#### Task description:
Check each line below for the word "floorplan". How many have it? Answer with the number only.

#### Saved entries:
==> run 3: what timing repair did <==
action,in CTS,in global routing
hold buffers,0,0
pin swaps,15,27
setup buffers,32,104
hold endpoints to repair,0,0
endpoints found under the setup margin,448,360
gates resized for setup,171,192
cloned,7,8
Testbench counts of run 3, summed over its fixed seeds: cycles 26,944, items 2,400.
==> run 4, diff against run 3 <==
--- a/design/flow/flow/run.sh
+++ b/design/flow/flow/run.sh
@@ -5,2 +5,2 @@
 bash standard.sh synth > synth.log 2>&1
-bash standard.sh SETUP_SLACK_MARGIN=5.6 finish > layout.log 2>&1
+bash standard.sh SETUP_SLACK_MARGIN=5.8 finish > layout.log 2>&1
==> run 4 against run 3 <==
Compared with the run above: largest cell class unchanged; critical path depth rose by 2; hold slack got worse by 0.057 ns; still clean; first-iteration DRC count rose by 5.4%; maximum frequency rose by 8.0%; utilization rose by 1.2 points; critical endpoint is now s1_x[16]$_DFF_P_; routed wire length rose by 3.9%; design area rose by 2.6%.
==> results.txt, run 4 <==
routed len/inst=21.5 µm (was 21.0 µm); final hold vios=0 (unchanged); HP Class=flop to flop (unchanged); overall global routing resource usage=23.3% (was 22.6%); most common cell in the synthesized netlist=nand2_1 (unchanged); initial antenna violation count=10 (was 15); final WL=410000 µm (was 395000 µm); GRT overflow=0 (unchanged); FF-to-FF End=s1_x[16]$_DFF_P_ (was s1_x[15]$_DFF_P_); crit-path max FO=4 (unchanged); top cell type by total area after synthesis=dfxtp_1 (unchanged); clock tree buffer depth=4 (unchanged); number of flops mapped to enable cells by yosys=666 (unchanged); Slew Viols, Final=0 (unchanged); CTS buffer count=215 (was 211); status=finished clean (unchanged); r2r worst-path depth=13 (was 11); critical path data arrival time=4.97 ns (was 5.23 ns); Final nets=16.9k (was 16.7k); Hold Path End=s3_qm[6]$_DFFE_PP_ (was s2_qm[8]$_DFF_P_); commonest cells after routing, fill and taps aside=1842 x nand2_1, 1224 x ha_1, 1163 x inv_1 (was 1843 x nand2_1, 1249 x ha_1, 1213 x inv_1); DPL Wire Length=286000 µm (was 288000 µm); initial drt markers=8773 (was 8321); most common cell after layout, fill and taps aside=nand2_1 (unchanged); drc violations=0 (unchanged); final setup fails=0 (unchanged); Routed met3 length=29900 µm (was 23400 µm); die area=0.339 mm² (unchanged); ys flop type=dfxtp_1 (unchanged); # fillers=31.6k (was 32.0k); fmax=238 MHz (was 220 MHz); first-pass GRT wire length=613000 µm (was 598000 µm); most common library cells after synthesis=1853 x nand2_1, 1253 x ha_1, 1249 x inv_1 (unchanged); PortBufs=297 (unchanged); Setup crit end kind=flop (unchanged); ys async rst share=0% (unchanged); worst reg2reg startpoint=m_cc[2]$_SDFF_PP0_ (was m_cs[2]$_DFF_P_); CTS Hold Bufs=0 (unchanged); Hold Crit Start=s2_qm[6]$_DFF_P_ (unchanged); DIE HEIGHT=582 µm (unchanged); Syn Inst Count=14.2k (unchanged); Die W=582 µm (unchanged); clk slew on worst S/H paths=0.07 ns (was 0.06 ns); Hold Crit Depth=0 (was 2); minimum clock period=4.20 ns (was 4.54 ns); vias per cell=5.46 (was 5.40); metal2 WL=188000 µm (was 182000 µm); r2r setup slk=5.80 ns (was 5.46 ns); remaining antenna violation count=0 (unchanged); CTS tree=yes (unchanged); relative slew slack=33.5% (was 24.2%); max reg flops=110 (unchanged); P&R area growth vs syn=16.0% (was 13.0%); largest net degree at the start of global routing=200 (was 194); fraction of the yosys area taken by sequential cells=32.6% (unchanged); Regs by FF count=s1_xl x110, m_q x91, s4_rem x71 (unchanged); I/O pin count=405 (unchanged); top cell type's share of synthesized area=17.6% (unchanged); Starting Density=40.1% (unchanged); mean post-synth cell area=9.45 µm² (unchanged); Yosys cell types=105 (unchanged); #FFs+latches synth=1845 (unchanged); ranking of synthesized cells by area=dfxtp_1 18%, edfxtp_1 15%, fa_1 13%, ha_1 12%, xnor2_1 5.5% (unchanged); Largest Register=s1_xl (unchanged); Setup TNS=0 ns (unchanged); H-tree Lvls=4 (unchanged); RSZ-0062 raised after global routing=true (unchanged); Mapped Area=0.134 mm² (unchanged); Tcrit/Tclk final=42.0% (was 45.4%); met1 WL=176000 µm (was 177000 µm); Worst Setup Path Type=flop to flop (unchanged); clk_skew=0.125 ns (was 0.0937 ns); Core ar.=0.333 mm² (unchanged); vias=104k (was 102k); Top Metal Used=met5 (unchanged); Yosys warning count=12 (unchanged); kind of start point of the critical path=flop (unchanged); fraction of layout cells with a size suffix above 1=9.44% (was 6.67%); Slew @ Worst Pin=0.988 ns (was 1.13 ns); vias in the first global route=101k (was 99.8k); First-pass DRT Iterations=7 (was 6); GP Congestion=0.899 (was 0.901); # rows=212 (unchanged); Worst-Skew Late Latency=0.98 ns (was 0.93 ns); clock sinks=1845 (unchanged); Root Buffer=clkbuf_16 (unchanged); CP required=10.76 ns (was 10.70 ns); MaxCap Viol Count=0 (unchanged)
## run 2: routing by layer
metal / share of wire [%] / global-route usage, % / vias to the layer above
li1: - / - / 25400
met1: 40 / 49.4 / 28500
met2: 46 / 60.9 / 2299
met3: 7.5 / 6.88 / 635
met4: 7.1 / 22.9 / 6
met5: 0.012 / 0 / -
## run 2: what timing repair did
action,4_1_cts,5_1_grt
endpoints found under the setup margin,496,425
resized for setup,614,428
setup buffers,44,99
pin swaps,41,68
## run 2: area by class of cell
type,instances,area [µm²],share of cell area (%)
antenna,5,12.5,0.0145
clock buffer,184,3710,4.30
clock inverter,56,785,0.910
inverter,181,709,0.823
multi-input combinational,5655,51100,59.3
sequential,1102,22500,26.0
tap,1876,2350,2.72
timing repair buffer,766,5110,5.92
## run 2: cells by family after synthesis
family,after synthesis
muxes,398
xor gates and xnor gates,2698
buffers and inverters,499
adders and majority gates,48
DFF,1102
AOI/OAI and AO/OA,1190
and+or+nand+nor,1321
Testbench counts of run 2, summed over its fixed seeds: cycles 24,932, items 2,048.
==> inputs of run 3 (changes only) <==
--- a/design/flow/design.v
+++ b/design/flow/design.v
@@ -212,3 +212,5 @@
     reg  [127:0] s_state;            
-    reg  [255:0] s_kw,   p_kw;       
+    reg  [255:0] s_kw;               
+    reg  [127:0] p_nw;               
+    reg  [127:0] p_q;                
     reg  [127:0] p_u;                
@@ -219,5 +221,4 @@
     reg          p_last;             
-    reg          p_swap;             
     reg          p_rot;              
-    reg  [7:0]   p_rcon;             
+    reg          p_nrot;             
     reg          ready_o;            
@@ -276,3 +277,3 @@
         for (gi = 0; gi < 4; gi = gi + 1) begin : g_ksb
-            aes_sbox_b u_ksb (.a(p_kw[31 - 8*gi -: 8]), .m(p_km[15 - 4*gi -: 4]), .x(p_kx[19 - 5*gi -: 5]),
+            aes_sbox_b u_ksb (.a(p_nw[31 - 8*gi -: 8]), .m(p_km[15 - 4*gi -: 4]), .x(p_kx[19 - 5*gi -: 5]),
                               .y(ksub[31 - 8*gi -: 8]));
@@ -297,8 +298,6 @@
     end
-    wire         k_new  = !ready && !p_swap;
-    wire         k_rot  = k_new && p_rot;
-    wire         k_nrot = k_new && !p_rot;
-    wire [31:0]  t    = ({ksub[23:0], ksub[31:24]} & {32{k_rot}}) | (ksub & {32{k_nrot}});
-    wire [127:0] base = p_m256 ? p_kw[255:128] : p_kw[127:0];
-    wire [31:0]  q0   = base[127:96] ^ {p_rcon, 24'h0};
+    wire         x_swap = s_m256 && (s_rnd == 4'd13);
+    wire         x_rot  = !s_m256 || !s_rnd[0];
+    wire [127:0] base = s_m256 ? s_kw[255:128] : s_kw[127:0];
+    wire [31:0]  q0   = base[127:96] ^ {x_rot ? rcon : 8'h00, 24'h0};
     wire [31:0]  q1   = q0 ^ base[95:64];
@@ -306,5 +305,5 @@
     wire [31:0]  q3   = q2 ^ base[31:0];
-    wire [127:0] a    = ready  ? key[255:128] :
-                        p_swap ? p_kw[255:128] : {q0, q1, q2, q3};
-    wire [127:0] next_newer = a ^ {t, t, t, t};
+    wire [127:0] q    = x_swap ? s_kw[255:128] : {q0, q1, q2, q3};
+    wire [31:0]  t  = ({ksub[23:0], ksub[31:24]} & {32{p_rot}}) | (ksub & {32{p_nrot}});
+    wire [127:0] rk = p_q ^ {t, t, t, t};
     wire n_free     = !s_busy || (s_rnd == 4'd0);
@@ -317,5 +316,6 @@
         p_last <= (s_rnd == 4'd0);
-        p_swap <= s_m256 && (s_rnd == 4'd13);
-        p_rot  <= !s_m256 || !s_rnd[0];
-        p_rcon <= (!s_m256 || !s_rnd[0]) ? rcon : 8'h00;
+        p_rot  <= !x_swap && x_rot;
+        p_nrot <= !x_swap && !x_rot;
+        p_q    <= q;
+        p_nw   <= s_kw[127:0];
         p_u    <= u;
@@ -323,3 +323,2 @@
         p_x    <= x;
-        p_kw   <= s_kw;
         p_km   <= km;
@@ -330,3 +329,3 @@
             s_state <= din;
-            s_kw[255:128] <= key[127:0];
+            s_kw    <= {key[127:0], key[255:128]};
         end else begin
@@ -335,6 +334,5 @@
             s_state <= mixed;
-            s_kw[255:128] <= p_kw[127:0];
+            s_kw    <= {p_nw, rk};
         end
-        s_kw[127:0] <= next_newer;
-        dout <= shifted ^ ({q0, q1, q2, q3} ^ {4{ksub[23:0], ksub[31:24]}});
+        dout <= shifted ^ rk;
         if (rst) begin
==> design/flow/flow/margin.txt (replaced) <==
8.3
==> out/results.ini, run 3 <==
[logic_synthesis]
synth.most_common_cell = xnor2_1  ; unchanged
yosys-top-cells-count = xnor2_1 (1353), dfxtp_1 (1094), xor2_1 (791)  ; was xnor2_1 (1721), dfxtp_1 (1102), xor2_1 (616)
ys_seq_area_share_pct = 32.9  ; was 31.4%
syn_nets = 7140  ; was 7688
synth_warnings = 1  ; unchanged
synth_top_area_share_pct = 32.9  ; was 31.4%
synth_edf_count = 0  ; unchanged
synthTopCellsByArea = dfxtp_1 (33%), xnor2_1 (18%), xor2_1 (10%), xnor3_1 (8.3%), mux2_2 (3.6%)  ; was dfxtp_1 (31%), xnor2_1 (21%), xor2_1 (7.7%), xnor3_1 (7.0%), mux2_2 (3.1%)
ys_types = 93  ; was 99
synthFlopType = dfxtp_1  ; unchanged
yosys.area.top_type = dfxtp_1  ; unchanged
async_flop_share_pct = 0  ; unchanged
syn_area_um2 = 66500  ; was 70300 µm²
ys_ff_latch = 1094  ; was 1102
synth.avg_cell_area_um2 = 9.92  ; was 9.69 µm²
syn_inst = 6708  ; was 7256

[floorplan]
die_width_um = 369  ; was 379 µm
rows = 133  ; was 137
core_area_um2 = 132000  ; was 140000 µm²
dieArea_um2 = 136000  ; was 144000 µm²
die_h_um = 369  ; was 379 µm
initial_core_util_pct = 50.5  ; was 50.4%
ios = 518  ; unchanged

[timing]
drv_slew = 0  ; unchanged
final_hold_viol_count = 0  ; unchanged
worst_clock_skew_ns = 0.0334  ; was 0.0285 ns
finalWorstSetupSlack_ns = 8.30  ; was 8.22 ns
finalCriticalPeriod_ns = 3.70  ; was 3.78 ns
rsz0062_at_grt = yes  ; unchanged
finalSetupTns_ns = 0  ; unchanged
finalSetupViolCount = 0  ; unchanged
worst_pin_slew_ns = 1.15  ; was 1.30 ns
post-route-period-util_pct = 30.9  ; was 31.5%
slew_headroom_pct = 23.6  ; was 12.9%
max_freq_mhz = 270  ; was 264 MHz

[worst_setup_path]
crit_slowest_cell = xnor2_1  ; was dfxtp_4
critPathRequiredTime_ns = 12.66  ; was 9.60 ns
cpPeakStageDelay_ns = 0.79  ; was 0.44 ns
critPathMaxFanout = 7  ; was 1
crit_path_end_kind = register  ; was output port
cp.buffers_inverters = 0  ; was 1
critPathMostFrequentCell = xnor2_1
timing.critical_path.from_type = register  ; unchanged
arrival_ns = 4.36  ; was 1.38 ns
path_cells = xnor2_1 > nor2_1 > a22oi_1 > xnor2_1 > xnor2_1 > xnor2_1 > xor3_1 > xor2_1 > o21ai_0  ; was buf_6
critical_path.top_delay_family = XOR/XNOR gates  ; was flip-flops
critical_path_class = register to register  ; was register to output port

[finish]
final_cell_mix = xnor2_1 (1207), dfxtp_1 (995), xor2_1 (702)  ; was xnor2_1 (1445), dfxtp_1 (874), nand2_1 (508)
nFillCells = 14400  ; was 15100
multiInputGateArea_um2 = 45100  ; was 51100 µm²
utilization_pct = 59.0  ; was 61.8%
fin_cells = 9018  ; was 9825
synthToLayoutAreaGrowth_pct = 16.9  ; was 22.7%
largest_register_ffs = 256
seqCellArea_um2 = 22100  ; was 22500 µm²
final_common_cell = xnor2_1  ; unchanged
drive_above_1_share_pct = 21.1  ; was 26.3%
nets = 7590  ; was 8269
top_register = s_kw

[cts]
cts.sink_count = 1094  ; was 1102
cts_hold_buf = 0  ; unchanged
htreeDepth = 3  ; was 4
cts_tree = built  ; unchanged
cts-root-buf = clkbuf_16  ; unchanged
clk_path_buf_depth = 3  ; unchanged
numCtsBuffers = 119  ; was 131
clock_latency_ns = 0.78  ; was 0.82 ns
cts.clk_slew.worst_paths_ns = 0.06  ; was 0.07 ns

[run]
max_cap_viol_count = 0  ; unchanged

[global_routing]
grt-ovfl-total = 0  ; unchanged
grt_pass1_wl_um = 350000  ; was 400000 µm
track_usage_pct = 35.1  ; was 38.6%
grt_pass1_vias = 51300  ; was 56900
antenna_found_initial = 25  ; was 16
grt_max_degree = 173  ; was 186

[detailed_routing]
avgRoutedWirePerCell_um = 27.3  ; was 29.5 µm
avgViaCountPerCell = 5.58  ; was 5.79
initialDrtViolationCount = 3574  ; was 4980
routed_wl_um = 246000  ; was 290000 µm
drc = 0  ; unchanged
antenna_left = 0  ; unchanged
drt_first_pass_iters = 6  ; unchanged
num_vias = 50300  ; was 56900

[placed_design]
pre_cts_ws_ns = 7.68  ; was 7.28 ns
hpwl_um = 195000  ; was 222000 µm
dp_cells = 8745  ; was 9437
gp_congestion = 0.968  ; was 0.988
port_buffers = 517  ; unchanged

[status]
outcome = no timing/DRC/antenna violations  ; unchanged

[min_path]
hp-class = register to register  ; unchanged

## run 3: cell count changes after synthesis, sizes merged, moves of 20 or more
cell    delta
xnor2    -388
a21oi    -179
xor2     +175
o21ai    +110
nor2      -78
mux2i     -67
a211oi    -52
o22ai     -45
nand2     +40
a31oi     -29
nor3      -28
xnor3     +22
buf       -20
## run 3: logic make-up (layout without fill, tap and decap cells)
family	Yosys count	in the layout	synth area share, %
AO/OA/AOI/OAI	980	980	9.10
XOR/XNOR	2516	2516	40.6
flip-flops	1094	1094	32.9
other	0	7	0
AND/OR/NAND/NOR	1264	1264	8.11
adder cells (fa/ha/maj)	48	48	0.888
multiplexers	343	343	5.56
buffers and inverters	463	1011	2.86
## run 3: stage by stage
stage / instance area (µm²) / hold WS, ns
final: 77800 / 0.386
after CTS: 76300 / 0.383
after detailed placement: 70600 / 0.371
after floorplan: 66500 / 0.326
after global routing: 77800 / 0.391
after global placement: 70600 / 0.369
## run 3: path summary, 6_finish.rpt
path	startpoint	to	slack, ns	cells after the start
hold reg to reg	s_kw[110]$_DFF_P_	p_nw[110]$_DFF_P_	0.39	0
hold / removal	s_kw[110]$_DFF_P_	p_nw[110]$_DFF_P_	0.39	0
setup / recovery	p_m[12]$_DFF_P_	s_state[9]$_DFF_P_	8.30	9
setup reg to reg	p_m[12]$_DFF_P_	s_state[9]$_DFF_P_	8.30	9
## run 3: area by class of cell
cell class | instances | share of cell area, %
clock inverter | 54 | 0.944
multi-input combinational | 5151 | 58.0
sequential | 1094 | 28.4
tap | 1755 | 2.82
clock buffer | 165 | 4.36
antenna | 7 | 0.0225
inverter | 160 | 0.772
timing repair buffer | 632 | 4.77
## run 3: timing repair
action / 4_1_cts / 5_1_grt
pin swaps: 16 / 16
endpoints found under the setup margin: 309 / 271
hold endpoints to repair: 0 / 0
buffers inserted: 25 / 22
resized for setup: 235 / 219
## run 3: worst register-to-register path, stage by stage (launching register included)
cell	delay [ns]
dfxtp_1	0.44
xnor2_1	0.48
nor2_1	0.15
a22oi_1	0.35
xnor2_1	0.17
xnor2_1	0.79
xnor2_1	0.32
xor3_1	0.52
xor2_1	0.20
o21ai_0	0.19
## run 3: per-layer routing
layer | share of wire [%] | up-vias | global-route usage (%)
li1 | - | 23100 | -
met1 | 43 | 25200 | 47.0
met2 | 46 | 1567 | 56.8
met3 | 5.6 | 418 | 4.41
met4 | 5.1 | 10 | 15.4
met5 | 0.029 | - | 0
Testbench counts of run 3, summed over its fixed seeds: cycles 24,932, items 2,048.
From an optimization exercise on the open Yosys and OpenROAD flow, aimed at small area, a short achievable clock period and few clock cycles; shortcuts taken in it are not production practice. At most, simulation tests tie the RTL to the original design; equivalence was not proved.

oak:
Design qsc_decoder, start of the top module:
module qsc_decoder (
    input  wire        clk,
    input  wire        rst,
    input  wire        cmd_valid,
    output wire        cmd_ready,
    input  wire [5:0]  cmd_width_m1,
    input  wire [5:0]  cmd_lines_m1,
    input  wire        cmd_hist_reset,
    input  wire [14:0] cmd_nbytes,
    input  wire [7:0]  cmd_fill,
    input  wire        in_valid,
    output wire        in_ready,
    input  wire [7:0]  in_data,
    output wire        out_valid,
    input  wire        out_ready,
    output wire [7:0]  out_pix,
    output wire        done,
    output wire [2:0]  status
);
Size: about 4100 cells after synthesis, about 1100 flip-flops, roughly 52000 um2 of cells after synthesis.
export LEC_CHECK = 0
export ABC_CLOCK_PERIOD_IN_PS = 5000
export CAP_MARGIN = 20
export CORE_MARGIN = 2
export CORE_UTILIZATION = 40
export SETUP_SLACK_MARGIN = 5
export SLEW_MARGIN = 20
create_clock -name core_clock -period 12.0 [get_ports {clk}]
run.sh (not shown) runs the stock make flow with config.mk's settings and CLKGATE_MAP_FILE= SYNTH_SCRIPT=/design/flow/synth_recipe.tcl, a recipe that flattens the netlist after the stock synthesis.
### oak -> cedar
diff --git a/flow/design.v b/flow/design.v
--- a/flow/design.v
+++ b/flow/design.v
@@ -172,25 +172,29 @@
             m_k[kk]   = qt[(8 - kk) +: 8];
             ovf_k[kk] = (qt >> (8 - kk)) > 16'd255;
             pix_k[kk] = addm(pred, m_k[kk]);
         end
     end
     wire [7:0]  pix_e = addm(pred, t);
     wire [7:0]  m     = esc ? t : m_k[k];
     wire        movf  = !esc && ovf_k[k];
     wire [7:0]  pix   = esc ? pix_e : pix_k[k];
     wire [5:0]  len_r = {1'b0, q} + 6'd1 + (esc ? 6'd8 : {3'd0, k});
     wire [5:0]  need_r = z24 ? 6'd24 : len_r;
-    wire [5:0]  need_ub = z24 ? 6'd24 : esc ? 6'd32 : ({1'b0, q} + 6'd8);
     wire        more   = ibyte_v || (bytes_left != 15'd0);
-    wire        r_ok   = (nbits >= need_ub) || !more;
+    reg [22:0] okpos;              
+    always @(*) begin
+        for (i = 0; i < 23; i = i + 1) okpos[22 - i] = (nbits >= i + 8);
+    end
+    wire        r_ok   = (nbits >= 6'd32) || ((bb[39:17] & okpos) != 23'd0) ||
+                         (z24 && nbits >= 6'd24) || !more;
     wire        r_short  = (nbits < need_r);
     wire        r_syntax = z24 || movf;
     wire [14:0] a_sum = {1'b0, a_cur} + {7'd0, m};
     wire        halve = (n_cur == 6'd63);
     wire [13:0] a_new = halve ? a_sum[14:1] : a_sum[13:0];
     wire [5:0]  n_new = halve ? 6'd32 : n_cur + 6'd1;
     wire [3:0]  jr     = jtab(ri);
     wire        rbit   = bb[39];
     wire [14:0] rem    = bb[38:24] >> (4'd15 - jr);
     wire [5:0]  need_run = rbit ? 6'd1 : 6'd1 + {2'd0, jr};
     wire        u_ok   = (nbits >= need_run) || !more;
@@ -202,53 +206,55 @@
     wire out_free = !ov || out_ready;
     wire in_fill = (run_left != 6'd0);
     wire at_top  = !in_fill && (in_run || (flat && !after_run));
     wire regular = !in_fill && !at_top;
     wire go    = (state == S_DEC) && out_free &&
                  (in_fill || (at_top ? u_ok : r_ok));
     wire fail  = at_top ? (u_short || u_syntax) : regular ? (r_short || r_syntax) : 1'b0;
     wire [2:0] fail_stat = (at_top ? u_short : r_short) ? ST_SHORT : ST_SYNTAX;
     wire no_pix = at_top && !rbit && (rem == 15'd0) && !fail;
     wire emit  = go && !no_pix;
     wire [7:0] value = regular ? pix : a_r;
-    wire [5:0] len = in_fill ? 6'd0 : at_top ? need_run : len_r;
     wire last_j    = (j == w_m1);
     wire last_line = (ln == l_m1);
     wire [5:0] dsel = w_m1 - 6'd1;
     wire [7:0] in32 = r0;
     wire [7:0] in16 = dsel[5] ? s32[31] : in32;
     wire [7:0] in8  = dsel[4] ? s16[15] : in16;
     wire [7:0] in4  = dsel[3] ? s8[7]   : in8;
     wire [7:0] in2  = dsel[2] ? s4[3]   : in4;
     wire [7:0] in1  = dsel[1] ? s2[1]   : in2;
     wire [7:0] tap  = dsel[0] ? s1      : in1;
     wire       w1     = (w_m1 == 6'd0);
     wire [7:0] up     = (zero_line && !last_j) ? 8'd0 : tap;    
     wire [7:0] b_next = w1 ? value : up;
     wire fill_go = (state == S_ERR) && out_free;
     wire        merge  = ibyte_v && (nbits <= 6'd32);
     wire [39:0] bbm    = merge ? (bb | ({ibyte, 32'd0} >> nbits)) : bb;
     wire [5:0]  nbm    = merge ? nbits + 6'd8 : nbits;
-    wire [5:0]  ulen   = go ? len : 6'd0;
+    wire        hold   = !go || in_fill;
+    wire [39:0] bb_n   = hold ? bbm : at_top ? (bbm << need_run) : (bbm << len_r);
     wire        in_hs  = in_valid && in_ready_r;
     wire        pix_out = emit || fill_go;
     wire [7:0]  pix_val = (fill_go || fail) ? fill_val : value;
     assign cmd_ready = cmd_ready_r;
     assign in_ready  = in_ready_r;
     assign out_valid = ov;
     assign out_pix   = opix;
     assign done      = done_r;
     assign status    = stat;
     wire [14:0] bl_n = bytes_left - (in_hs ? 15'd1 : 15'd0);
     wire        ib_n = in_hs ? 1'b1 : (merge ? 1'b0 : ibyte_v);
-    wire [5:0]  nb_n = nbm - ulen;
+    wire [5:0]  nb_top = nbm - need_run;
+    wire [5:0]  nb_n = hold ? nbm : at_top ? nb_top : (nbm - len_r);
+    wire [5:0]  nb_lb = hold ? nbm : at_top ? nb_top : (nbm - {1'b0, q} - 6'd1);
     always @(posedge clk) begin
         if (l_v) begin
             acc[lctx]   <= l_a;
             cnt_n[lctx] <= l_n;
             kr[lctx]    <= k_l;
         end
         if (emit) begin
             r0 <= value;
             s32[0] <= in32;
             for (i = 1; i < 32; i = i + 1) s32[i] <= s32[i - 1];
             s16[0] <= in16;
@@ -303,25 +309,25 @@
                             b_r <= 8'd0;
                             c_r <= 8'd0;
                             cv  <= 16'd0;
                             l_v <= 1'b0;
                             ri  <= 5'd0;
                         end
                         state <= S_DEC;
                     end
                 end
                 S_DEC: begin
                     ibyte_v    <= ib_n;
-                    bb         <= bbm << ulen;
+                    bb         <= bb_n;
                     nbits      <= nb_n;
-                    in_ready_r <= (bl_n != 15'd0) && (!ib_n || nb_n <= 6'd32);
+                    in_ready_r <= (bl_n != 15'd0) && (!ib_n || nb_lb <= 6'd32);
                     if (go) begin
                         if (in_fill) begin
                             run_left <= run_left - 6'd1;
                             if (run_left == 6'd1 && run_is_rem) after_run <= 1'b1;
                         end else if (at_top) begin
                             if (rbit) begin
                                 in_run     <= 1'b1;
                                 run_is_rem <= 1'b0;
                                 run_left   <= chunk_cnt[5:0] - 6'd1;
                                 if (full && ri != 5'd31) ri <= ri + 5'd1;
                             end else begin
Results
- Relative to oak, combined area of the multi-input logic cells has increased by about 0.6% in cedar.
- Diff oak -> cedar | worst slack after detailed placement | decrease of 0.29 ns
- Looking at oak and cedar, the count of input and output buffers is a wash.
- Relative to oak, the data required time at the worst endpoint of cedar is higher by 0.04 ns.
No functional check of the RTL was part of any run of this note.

#### Solution to the problem:
2